*** DATASET ***
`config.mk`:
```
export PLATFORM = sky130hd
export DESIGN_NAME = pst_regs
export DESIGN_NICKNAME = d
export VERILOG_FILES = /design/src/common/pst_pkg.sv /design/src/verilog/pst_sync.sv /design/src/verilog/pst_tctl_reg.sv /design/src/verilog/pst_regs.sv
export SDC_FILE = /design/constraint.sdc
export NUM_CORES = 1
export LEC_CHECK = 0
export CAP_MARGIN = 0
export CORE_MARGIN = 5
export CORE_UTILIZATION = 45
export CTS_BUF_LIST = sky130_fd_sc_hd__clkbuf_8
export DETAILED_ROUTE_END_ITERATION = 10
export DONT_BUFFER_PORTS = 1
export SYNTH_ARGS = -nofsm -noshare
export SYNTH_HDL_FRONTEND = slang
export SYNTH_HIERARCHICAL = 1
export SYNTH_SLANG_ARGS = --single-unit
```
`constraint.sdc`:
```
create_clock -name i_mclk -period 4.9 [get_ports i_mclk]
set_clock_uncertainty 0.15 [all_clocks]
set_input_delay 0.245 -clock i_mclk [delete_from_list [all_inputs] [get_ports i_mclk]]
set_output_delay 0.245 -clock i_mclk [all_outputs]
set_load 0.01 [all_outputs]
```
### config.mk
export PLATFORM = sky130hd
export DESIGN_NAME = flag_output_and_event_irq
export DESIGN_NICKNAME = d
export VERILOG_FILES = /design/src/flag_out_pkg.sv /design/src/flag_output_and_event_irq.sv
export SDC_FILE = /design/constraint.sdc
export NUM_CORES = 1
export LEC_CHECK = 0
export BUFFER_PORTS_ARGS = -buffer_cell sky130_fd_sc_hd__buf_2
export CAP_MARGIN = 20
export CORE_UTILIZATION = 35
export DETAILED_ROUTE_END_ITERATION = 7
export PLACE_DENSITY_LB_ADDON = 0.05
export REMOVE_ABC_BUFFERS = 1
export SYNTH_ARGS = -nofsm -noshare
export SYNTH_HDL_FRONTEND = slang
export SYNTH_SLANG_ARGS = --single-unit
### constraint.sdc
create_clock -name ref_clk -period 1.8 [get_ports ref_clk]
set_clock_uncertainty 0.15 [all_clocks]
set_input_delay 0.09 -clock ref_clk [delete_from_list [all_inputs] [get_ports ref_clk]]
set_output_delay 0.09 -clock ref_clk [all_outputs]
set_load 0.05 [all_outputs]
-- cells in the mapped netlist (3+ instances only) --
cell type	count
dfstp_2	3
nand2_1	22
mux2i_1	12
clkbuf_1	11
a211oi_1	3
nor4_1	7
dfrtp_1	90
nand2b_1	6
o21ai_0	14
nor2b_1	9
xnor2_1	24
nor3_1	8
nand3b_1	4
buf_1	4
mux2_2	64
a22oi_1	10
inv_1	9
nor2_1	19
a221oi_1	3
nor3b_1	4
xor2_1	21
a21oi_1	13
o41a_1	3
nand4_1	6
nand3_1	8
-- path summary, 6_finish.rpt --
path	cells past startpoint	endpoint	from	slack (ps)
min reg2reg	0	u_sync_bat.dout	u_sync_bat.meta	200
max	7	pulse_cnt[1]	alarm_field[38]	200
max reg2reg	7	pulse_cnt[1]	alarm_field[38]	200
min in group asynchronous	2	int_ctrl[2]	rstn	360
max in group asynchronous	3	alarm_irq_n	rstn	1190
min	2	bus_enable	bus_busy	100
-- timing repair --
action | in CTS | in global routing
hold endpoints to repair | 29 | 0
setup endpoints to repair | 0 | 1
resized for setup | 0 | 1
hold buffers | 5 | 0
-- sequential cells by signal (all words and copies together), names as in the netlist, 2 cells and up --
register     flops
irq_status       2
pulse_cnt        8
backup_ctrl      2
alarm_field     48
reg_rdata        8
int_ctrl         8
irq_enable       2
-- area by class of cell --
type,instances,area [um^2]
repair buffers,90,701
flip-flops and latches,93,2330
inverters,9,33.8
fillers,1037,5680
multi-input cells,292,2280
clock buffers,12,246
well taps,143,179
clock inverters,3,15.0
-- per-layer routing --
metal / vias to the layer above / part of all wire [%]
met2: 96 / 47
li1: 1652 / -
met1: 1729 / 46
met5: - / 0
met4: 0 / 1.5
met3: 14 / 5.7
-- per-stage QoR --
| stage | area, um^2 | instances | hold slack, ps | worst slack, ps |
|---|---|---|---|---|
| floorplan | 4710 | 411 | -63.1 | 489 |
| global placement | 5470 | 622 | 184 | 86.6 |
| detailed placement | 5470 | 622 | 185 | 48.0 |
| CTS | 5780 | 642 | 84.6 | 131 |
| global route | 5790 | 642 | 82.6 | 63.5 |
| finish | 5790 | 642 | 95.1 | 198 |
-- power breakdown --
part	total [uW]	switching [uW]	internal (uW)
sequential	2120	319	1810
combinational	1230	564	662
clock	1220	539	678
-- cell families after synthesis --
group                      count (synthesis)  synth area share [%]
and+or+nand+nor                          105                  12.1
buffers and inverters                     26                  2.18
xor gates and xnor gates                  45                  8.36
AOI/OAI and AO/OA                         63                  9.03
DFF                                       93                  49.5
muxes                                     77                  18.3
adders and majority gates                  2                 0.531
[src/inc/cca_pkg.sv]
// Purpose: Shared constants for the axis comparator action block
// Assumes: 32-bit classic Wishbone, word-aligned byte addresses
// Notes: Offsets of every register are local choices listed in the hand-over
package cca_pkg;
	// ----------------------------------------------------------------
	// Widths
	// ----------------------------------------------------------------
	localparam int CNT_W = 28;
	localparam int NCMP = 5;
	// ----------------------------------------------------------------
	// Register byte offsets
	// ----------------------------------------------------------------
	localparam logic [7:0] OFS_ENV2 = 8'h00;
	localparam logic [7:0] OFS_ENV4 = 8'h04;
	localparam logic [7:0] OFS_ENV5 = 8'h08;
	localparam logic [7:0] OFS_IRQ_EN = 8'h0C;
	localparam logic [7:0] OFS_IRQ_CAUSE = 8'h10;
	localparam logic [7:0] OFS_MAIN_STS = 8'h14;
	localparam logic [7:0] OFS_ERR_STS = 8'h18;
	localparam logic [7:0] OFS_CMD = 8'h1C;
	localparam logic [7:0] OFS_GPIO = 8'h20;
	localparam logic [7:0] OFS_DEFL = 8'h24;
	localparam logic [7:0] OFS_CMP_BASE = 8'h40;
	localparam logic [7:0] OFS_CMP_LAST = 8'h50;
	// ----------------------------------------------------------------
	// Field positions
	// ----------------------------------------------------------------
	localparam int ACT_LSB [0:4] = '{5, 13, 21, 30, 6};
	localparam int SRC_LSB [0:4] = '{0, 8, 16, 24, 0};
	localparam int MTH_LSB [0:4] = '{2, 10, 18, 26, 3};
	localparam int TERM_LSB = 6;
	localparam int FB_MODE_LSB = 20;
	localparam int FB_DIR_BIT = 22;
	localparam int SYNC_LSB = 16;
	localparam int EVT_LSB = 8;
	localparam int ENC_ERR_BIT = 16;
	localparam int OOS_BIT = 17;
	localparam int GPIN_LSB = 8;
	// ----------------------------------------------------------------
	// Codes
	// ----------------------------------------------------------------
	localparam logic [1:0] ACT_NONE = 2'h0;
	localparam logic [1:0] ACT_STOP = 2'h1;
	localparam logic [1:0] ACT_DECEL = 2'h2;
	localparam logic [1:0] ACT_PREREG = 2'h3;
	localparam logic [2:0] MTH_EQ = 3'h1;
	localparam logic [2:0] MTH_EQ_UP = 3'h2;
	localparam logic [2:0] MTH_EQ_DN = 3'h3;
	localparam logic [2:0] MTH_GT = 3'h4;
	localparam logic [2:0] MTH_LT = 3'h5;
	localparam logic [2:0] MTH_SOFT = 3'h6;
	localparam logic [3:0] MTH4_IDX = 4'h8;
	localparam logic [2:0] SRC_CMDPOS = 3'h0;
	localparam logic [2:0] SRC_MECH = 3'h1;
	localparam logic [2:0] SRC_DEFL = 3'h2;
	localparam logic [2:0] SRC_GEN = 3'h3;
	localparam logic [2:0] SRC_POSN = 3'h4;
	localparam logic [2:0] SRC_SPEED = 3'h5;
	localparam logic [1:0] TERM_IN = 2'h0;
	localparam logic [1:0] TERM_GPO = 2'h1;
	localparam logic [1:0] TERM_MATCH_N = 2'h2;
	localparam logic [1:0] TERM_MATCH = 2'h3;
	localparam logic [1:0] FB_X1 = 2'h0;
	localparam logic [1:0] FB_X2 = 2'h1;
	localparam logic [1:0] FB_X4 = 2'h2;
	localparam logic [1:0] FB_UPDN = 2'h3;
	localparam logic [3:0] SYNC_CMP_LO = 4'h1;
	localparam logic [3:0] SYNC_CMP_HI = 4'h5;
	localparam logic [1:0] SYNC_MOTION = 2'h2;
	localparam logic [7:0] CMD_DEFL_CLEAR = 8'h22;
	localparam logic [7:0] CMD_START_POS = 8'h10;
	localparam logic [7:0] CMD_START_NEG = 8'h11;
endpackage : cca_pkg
*** End of DATASET ***
The word to look for is "count"; copy out every line of the entries that holds it.

» RESPONSE TO THIS TASK:
cell type	count
group                      count (synthesis)  synth area share [%]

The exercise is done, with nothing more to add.